Species of parasitoidal wasp

Podalonia tydei, commonly known as Tyde's sand wasp, is a species of sand wasp and thread-wasted wasp in the family Sphecidae. It is found throughout Australia, southern Europe, Asia, North Africa, and New Zealand, and frequent areas with exposed sand, especially coastal dunes. Adults are active at day during periods of strong sunlight, disappearing when it becomes overcast.

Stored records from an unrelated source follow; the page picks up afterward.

--- config.mk ---
export PLATFORM = sky130hd
export DESIGN_NAME = p2r_top
export DESIGN_NICKNAME = d
export VERILOG_FILES = /design/src/logic/p2r_pkg.sv /design/src/logic/coeff_mem.sv /design/src/logic/p2r_ctrl.sv /design/src/logic/p2r_split.sv /design/src/logic/sk_wr_buf.sv /design/src/logic/p2r_top.sv
export SDC_FILE = /design/constraint.sdc
export NUM_CORES = 2
export LEC_CHECK = 0
export ABC_AREA = 1
export BUFFER_PORTS_ARGS = -buffer_cell sky130_fd_sc_hd__clkbuf_2
export CAP_MARGIN = 0
export CORE_MARGIN = 2
export CORE_UTILIZATION = 25
export DETAILED_ROUTE_END_ITERATION = 10
export SLEW_MARGIN = 5
export SYNTH_ARGS = -nofsm -noshare
export SYNTH_HDL_FRONTEND = slang
export SYNTH_SLANG_ARGS = --single-unit
--- constraint.sdc ---
create_clock -name clk -period 2.59 [get_ports clk]
set_clock_uncertainty 0.2 [all_clocks]
set_input_delay 0.1295 -clock clk [delete_from_list [all_inputs] [get_ports clk]]
set_output_delay 0.1295 -clock clk [all_outputs]
set_load 0.01 [all_outputs]
--- src/logic/p2r_pkg.sv ---
// ----------------------------------------------------------------------
// power2round shared definitions
// coefficient and split widths, vector types, controller state type
// ----------------------------------------------------------------------

package p2r_pkg;

    // ------------------------------------------------------------------
    // widths
    // ------------------------------------------------------------------
    // coefficient t, always below q = 8380417
    localparam int COEFF_W = 23;

    // dropped low bits, d in the spec
    localparam int D_BITS = 13;

    // high part keeps the remaining bits
    localparam int T1_W = COEFF_W - D_BITS;

    // ------------------------------------------------------------------
    // types
    // ------------------------------------------------------------------
    typedef logic [COEFF_W-1:0] coeff_t;

    typedef logic [T1_W-1:0] t1_t;

    // 4096 - t0, always in 0..8191
    typedef logic [D_BITS-1:0] t0_enc_t;

    // controller sequence, one pass per host request
    typedef enum logic [1:0] {
        P2R_IDLE  = 2'd0,
        P2R_RUN   = 2'd1,
        P2R_FLUSH = 2'd2,
        P2R_ACK   = 2'd3
    } p2r_state_t;

endpackage

--- src/logic/coeff_mem.sv ---
// ----------------------------------------------------------------------
// coefficient source memory
// host loaded, one registered read per cycle for the split datapath
// ----------------------------------------------------------------------
`timescale 1ns/1ps

module coeff_mem #(
    parameter int NUM_COEFF = 64
) (
    input  logic                       clk,
    input  logic                       reset_n,
    input  logic                       load_en,
    input  logic [$clog2(NUM_COEFF)-1:0] load_addr,
    input  p2r_pkg::coeff_t            load_data,
    input  logic                       rd_en,
    input  logic [$clog2(NUM_COEFF)-1:0] rd_addr,
    output p2r_pkg::coeff_t            rd_data,
    output logic                       rd_valid
);

    localparam int ADDR_W = $clog2(NUM_COEFF);

    p2r_pkg::coeff_t mem [NUM_COEFF];

    // host write port
    always_ff @(posedge clk) begin
        if (load_en) begin
            mem[load_addr] <= load_data;
        end
    end

    // registered read data
    always_ff @(posedge clk) begin
        if (rd_en) begin
            rd_data <= mem[rd_addr[ADDR_W-1:0]];
        end
    end

    always_ff @(posedge clk or negedge reset_n) begin
        if (!reset_n) begin
            rd_valid <= 1'b0;
        end else begin
            rd_valid <= rd_en;
        end
    end

endmodule

--- src/logic/p2r_ctrl.sv ---
// ----------------------------------------------------------------------
// power2round controller
// sequences coefficient reads, counts pk write addresses, holds off
// reads under buffer back-pressure and runs the host start handshake
// ----------------------------------------------------------------------
`timescale 1ns/1ps

module p2r_ctrl #(
    parameter int NUM_COEFF = 64
) (
    input  logic                         clk,
    input  logic                         reset_n,
    input  logic                         start_req,
    input  logic                         rd_valid,
    input  logic                         buf_stall,
    input  logic                         buf_empty,
    input  logic                         pk_wren,
    output logic                         start_ack,
    output logic                         rd_en,
    output logic [$clog2(NUM_COEFF)-1:0] rd_addr,
    output logic [$clog2(NUM_COEFF)-1:0] pk_addr
);

    localparam int ADDR_W = $clog2(NUM_COEFF);
    localparam logic [ADDR_W-1:0] LAST_ADDR = ADDR_W'(NUM_COEFF - 1);

    p2r_pkg::p2r_state_t state;
    p2r_pkg::p2r_state_t state_nxt;
    // reads issued whose rd_valid has not come back yet
    logic [1:0]          inflight;
    logic                pipe_empty;

    // reads only in RUN, and never against a filling sk buffer
    assign rd_en     = (state == p2r_pkg::P2R_RUN) && !buf_stall;
    assign start_ack = (state == p2r_pkg::P2R_ACK);

    // pk_wren doubles as the split stage valid
    assign pipe_empty = (inflight == '0) && !pk_wren;

    // ------------------------------------------------------------------
    // state machine
    // ------------------------------------------------------------------
    always_comb begin
        state_nxt = state;
        case (state)
            p2r_pkg::P2R_IDLE: begin
                if (start_req) begin
                    state_nxt = p2r_pkg::P2R_RUN;
                end
            end
            p2r_pkg::P2R_RUN: begin
                if (rd_en && (rd_addr == LAST_ADDR)) begin
                    state_nxt = p2r_pkg::P2R_FLUSH;
                end
            end
            p2r_pkg::P2R_FLUSH: begin
                if (pipe_empty && buf_empty) begin
                    state_nxt = p2r_pkg::P2R_ACK;
                end
            end
            p2r_pkg::P2R_ACK: begin
                if (!start_req) begin
                    state_nxt = p2r_pkg::P2R_IDLE;
                end
            end
        endcase
    end

    always_ff @(posedge clk or negedge reset_n) begin
        if (!reset_n) begin
            state <= p2r_pkg::P2R_IDLE;
        end else begin
            state <= state_nxt;
        end
    end

    // ------------------------------------------------------------------
    // counters
    // ------------------------------------------------------------------
    // read address, restarts from 0 on every run
    always_ff @(posedge clk or negedge reset_n) begin
        if (!reset_n) begin
            rd_addr <= '0;
        end else if (state == p2r_pkg::P2R_IDLE) begin
            rd_addr <= '0;
        end else if (rd_en) begin
            rd_addr <= rd_addr + 1'b1;
        end
    end

    always_ff @(posedge clk or negedge reset_n) begin
        if (!reset_n) begin
            inflight <= '0;
        end else begin
            case ({rd_en, rd_valid})
                2'b10:   inflight <= inflight + 1'b1;
                2'b01:   inflight <= inflight - 1'b1;
                default: inflight <= inflight;
            endcase
        end
    end

    // pk write address, one step per pk write
    always_ff @(posedge clk or negedge reset_n) begin
        if (!reset_n) begin
            pk_addr <= '0;
        end else if (state == p2r_pkg::P2R_IDLE) begin
            pk_addr <= '0;
        end else if (pk_wren) begin
            pk_addr <= pk_addr + 1'b1;
        end
    end

endmodule

--- src/logic/p2r_split.sv ---
// ----------------------------------------------------------------------
// power2round split stage
// t1 = (t + 4095) >> 13 and the encoded low part 4096 - t0,
// registered one cycle after each valid read
// ----------------------------------------------------------------------
`timescale 1ns/1ps

module p2r_split (
    input  logic               clk,
    input  logic               reset_n,
    input  p2r_pkg::coeff_t    rd_data,
    input  logic               rd_valid,
    output p2r_pkg::t1_t       t1,
    output p2r_pkg::t0_enc_t   t0_enc,
    output logic               split_valid
);

    // rounding offset 2^(d-1) - 1
    localparam p2r_pkg::coeff_t ROUND_OFS = p2r_pkg::coeff_t'((1 << (p2r_pkg::D_BITS - 1)) - 1);
    localparam p2r_pkg::t0_enc_t HALF = p2r_pkg::t0_enc_t'(1 << (p2r_pkg::D_BITS - 1));

    p2r_pkg::coeff_t   rounded;
    p2r_pkg::t1_t      t1_nxt;
    p2r_pkg::t0_enc_t  t0_enc_nxt;

    // t < q keeps t + 4095 inside 23 bits, no carry out
    assign rounded = rd_data + ROUND_OFS;
    assign t1_nxt  = rounded[p2r_pkg::COEFF_W-1:p2r_pkg::D_BITS];

    // t1*2^13 vanishes mod 2^13, and 4096 - t0 lands in 0..8191,
    // so only the low bits of t matter
    assign t0_enc_nxt = HALF - rd_data[p2r_pkg::D_BITS-1:0];

    always_ff @(posedge clk) begin
        if (rd_valid) begin
            t1     <= t1_nxt;
            t0_enc <= t0_enc_nxt;
        end
    end

    always_ff @(posedge clk or negedge reset_n) begin
        if (!reset_n) begin
            split_valid <= 1'b0;
        end else begin
            split_valid <= rd_valid;
        end
    end

endmodule

--- src/logic/sk_wr_buf.sv ---
// ----------------------------------------------------------------------
// secret-key write buffer
// four-entry FIFO of encoded t0, drained to the shared sk memory
// port under sk_grant, with the sk write address counter
// ----------------------------------------------------------------------
`timescale 1ns/1ps

module sk_wr_buf #(
    parameter int NUM_COEFF = 64
) (
    input  logic                         clk,
    input  logic                         reset_n,
    input  logic                         start_req,
    input  logic                         split_valid,
    input  p2r_pkg::t0_enc_t             t0_enc,
    input  logic                         sk_grant,
    output logic                         sk_wren,
    output logic [$clog2(NUM_COEFF)-1:0] sk_addr,
    output p2r_pkg::t0_enc_t             sk_data,
    output logic                         buf_stall,
    output logic                         buf_empty
);

    localparam int ADDR_W = $clog2(NUM_COEFF);
    localparam int DEPTH  = 4;
    localparam int PTR_W  = $clog2(DEPTH);

    p2r_pkg::t0_enc_t  fifo [DEPTH];
    logic [PTR_W-1:0]  wr_ptr;
    logic [PTR_W-1:0]  rd_ptr;
    logic [PTR_W:0]    count;
    logic              push;
    logic              pop;

    assign push = split_valid;
    assign pop  = sk_wren & sk_grant;

    // entry storage
    always_ff @(posedge clk) begin
        if (push) begin
            fifo[wr_ptr] <= t0_enc;
        end
    end

    always_ff @(posedge clk or negedge reset_n) begin
        if (!reset_n) begin
            wr_ptr <= '0;
            rd_ptr <= '0;
            count  <= '0;
        end else begin
            if (push) begin
                wr_ptr <= wr_ptr + 1'b1;
            end
            if (pop) begin
                rd_ptr <= rd_ptr + 1'b1;
            end
            case ({push, pop})
                2'b10:   count <= count + 1'b1;
                2'b01:   count <= count - 1'b1;
                default: count <= count;
            endcase
        end
    end

    // sk address, restarts with every run
    always_ff @(posedge clk or negedge reset_n) begin
        if (!reset_n) begin
            sk_addr <= '0;
        end else if (!start_req) begin
            sk_addr <= '0;
        end else if (pop) begin
            sk_addr <= sk_addr + ADDR_W'(1);
        end
    end

    assign sk_wren   = (count != '0);
    assign sk_data   = fifo[rd_ptr];
    assign buf_empty = (count == '0);

    // two held entries plus the two reads still in the pipe
    assign buf_stall = (count >= (PTR_W+1)'(2));

endmodule

--- src/logic/p2r_top.sv ---
// ----------------------------------------------------------------------
// power2round subsystem top
// read, split, then pk write and buffered sk drain
// ----------------------------------------------------------------------
`timescale 1ns/1ps

module p2r_top #(
    parameter int NUM_COEFF = 64
) (
    input  logic                         clk,
    input  logic                         reset_n,
    input  logic                         start_req,
    input  logic                         load_en,
    input  logic [$clog2(NUM_COEFF)-1:0] load_addr,
    input  p2r_pkg::coeff_t              load_data,
    input  logic                         sk_grant,
    output logic                         start_ack,
    output logic                         pk_wren,
    output logic [$clog2(NUM_COEFF)-1:0] pk_addr,
    output p2r_pkg::t1_t                 pk_data,
    output logic                         sk_wren,
    output logic [$clog2(NUM_COEFF)-1:0] sk_addr,
    output p2r_pkg::t0_enc_t             sk_data
);

    localparam int ADDR_W = $clog2(NUM_COEFF);

    logic              rd_en;
    logic [ADDR_W-1:0] rd_addr;
    p2r_pkg::coeff_t   rd_data;
    logic              rd_valid;
    p2r_pkg::t0_enc_t  t0_enc;
    logic              split_valid;
    logic              buf_stall;
    logic              buf_empty;

    // ------------------------------------------------------------------
    // read and control
    // ------------------------------------------------------------------
    coeff_mem #(
        .NUM_COEFF (NUM_COEFF)
    ) u_coeff_mem (
        .clk       (clk),
        .reset_n   (reset_n),
        .load_en   (load_en),
        .load_addr (load_addr),
        .load_data (load_data),
        .rd_en     (rd_en),
        .rd_addr   (rd_addr),
        .rd_data   (rd_data),
        .rd_valid  (rd_valid)
    );

    p2r_ctrl #(
        .NUM_COEFF (NUM_COEFF)
    ) u_p2r_ctrl (
        .clk       (clk),
        .reset_n   (reset_n),
        .start_req (start_req),
        .rd_valid  (rd_valid),
        .buf_stall (buf_stall),
        .buf_empty (buf_empty),
        .pk_wren   (pk_wren),
        .start_ack (start_ack),
        .rd_en     (rd_en),
        .rd_addr   (rd_addr),
        .pk_addr   (pk_addr)
    );

    // ------------------------------------------------------------------
    // split and write paths
    // ------------------------------------------------------------------
    p2r_split u_p2r_split (
        .clk         (clk),
        .reset_n     (reset_n),
        .rd_data     (rd_data),
        .rd_valid    (rd_valid),
        .t1          (pk_data),
        .t0_enc      (t0_enc),
        .split_valid (split_valid)
    );

    // pk side has no back-pressure
    assign pk_wren = split_valid;

    sk_wr_buf #(
        .NUM_COEFF (NUM_COEFF)
    ) u_sk_wr_buf (
        .clk         (clk),
        .reset_n     (reset_n),
        .start_req   (start_req),
        .split_valid (split_valid),
        .t0_enc      (t0_enc),
        .sk_grant    (sk_grant),
        .sk_wren     (sk_wren),
        .sk_addr     (sk_addr),
        .sk_data     (sk_data),
        .buf_stall   (buf_stall),
        .buf_empty   (buf_empty)
    );

endmodule

==> metrics.md <==
| Metric | Value |
|---|---|
| Proportion of total power due to net switching | approximately 28% |
| Worst path arrival time | roughly 3 ns |
| Critical path startpoint | u_p2r_ctrl.rd_addr[0]$_DFFE_PN0P_ |
| Max-capacitance violation count | 0 |
| Share of the yosys chip area belonging to registers | a little under three quarters |
| CP startpoint kind | flip-flop |
| Total placed instance area | 0.07382 mm² |
| Final Hold Vio Count | 0 |
| Leakage | 29.92 nW |
| Number of endpoints failing setup at the final stage | 1 |
| R2R setup slack | -0.005 ns |
| Maximum number of pins on one net before global-route repair | 71 |
| FF-to-FF Start | u_p2r_ctrl.rd_addr[0]$_DFFE_PN0P_ |
| Synth cell types | 32 |
| Cell area after layout | approximately 0.08 mm² |
| Gate count of the mapped netlist | between 5000 and 6000 |
| Basic-gate share of the synthesized area counting and, or, nand and nor cells | 19.83% |
| Area grow syn2layout | 19.91% |
| Die height | between 500 and 600 µm |
| Average cell area after synthesis | 11.13 µm² |
| Psw | around 0.017 W |
| Dominant combinational cell family by area after synthesis | simple AND/OR/NAND/NOR gates |
| Synthesized-area fraction occupied by xor and xnor cells | less than 1% |
| Required arrival time at the worst endpoint | 2.92 ns |
| Share of power burned in the clock network | between 30% and 40% |
| First-pass GRT wire length | 277300 µm |
| Placer's final routability congestion estimate | between 0.8 and 0.9 |
| Number of pins exceeding their max-slew limit in the final report | 0 |
| Clock sinks | approximately 1600 |
| Syn nets | 6035 |
| Status | finished, violations left |
| Initial antenna violation count | 16 |
| Worst setup path class | reg -> reg |
| Transition time at the pin with the least slew margin | around 1.1 ns |
| Destination of the critical timing path | u_coeff_mem.rd_data[0]$_DFFE_PP_ |
| Post-DRT Antenna Nets | 0 |
| Via density per instance | about 4.5 |
| Int Power | around 0.046 W |
| CTS tree | built |
| Area of the mapped netlist | 0.06660 mm² |
| Min cycle time layout | between 2 and 3 ns |
| Violations in the final reports | design-rule violations, negative setup slack |
| Total die area | 0.2705 mm² |
| Initial detailed-routing violation count | around 5100 |
| Worst-Skew Late Latency | just over 0.8 ns |
| Standard-cell row count | roughly 190 |
| DP HPWL | ~110000 µm |
| Adder-Cell Fraction of Synth Area | 0.2931% |
| Portion of total power attributed to combinational logic | between 10% and 20% |
| Count of port buffers added during placement | 71 |
| Critical path peak fanout | 12 |
| Number of H-tree levels | 4 |
| Compound-cell area share of the yosys netlist | between 2 and 2.5% |
| Worst max-slew margin expressed relative to the limit | between 20% and 30% |
| CTS Buf Count | 165 |
| GR Overflow Total | 0 |
| Final routed wirelength across all metal layers | roughly 190000 µm |
| Via Count | 44910 |
| Number of detailed-routing iterations run before antenna repair | 10 |
| Initial Utilization | between 20% and 30% |
| Endpoint of the worst register-to-register path | u_coeff_mem.rd_data[0]$_DFFE_PP_ |
| Final Worst Setup Slack | -0.004791 ns |
| Number of cells on the worst reg-to-reg path | 11 |
| Maximum resistive drop on vdd | around 0.6 mV |
| Vias in the first global route | between 40000 and 50000 |
| Worst hold-check path type | in -> reg |
| Net count reported at finish | about 6300 |
| Largest buffer count on any clock path | 3 |
| Final worst-path cycle share | 100.2% |
| Wire per inst | between 15 and 20 µm |
| Synth Register Bits | 1601 |
| Pwr Density | roughly 790 mW/mm² |
| Sequential fraction of design power | between 40 and 50% |
| RSZ-0062 raised after global routing | true |
| Final core utilization | a little under a third |
| Chip width | 520.1 µm |
| Clock-pin slew on the worst setup and hold paths | approximately 0.06 ns |
| Layout cells sized above 1 | roughly 11% |
| Placeable core region | 0.2651 mm² |
| Fillcell total | between 20000 and 30000 |
| Origin of the worst min-delay path | load_addr[5] |
| Synth warnings | 0 |
| Count of pins on the block boundary | 72 |
| Total GRT Usage | a little over an eighth |
| Multiplexer fraction of the synthesized cell area | 0% |
| DRC errors left | 20 |
| Peak Freq | around 390 MHz |
| CTS Root Buffer Type | clkbuf_16 |
| Critical path endpoint category | flip-flop |
cell usage in the layout, fill, tap and decap left out, types with 69 or more instances in the layout:
cell type / n
clkbuf_16: 170
a21oi_1: 106
nor2_2: 72
buf_12: 110
o211ai_1: 69
o21ai_0: 87
buf_4: 188
nor2_1: 282
nand2_1: 2020
clkbuf_2: 69
edfxtp_1: 1570
nand3_1: 795
inv_1: 506
cells by family after synthesis:
kind of cell	after synthesis
xor gates and xnor gates	23
and+or+nand+nor	3227
AOI/OAI and AO/OA	282
adders and majority gates	15
buffers and inverters	838
DFF	1601
per-layer routing:
| layer | global-route usage, % | wire, µm |
|---|---|---|
| met1 | 18.73 | 81550 |
| met2 | 21.58 | 87260 |
| met3 | 2.277 | 14830 |
| met4 | 4.165 | 4774 |
| met5 | 0 | 57 |
worst min-delay path by stage:
stage | cells after the start | to
2_1_floorplan | 0 | u_coeff_mem.rd_valid$_DFF_PN0_
3_3_place_gp | 1 | u_sk_wr_buf.sk_addr[2]$_DFFE_PN0P_
3_5_place_dp | 1 | u_sk_wr_buf.rd_ptr[0]$_DFFE_PN0P_
4_1_cts | 6 | u_sk_wr_buf.sk_addr[2]$_DFFE_PN0P_
5_1_grt | 5 | u_coeff_mem.mem[17][3]$_DFFE_PP_
6_report | 3 | u_coeff_mem.mem[39][8]$_DFFE_PP_
power by group through the flow:
stage,Combinational [W],Clock (W),Sequential (W)
after global routing,0.0111,0.0248,0.0296
after global placement,0.00960,0,0.0301
after detailed placement,0.00974,0,0.0301
final,0.0101,0.0234,0.0296
after floorplan,0.00565,0,0.0299
after CTS,0.00990,0.0238,0.0296
timing repair:
action                                  4_1_cts  5_1_grt
cloned                                        1        4
hold buffers                                 36        0
hold endpoints to repair                   1128        0
gates resized for setup                      20       29
setup buffers                                 0        4
endpoints found under the setup margin       24       32
cell usage after synthesis:
cell type / number / area share (%)
dfrtp_1: 31 / 1.2
o211ai_1: 69 / 0.78
nand2_1: 2032 / 11
nand3_1: 804 / 6.0
ha_1: 14 / 0.26
inv_2: 2 / 0.011
nand3b_1: 1 / 0.011
nor3_1: 10 / 0.075
xnor2_1: 7 / 0.092
buf_4: 17 / 0.19
nor4_1: 8 / 0.075
o21ai_1: 2 / 0.015
nand4_1: 16 / 0.15
buf_1: 22 / 0.12
a21oi_1: 106 / 0.80
and3_1: 1 / 0.0094
edfxtp_1: 1570 / 71
a211oi_1: 1 / 0.011
clkbuf_1: 82 / 0.46
inv_1: 512 / 2.9
nor2_1: 353 / 2.0
a41oi_1: 1 / 0.013
o22ai_1: 13 / 0.12
buf_2: 202 / 1.5
clkinv_1: 1 / 0.0056
fa_1: 1 / 0.030
a31oi_1: 2 / 0.019
o21ai_0: 87 / 0.65
xor2_1: 16 / 0.21
nor2_2: 1 / 0.0094
or2_2: 1 / 0.0094
a31o_2: 1 / 0.013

The subspecies P. t. suspiciosa occurs only in Australia and New Zealand.

== Description ==

=== Adult ===
Adult females grow to 22.2 mm in length, while males grow up to 17.5 mm. Head, mesosoma, legs, and distal half of the metasoma black, while the proximal half of the metasoma is described as being a "fulvous-red". Fine, silver-white hairs on the head, coxae, and metasoma. Mandibles large and long, dark red in colour, with three mesal molar teeth. Fore-tarsi with a rake of long, stiff bristles, and all legs are long and slender.

=== Larva ===
Larvae of P. tydei grow to 13.5 mm in length, and are slightly compressed dorsoventrally, tapered toward the head capsule. Head with a width of 1.34 mm, pale, with mandibles and three large teeth. Cocoon is a light brown.

== Biology ==
P. tydei wasps are known to often bask in the sunlight, on wood or on sand, and females are known to clean their appendages with combs on both the forelegs and hindlegs. To find Agrotis innominata larvae, the parasitised host for wasp eggs, females fly and walk over the ground to find likely spots to dig, creating numerous large craters.

In carrying larvae to the wasp's nest, the wasp straddles the prey, gripping it tightly with its mandibles.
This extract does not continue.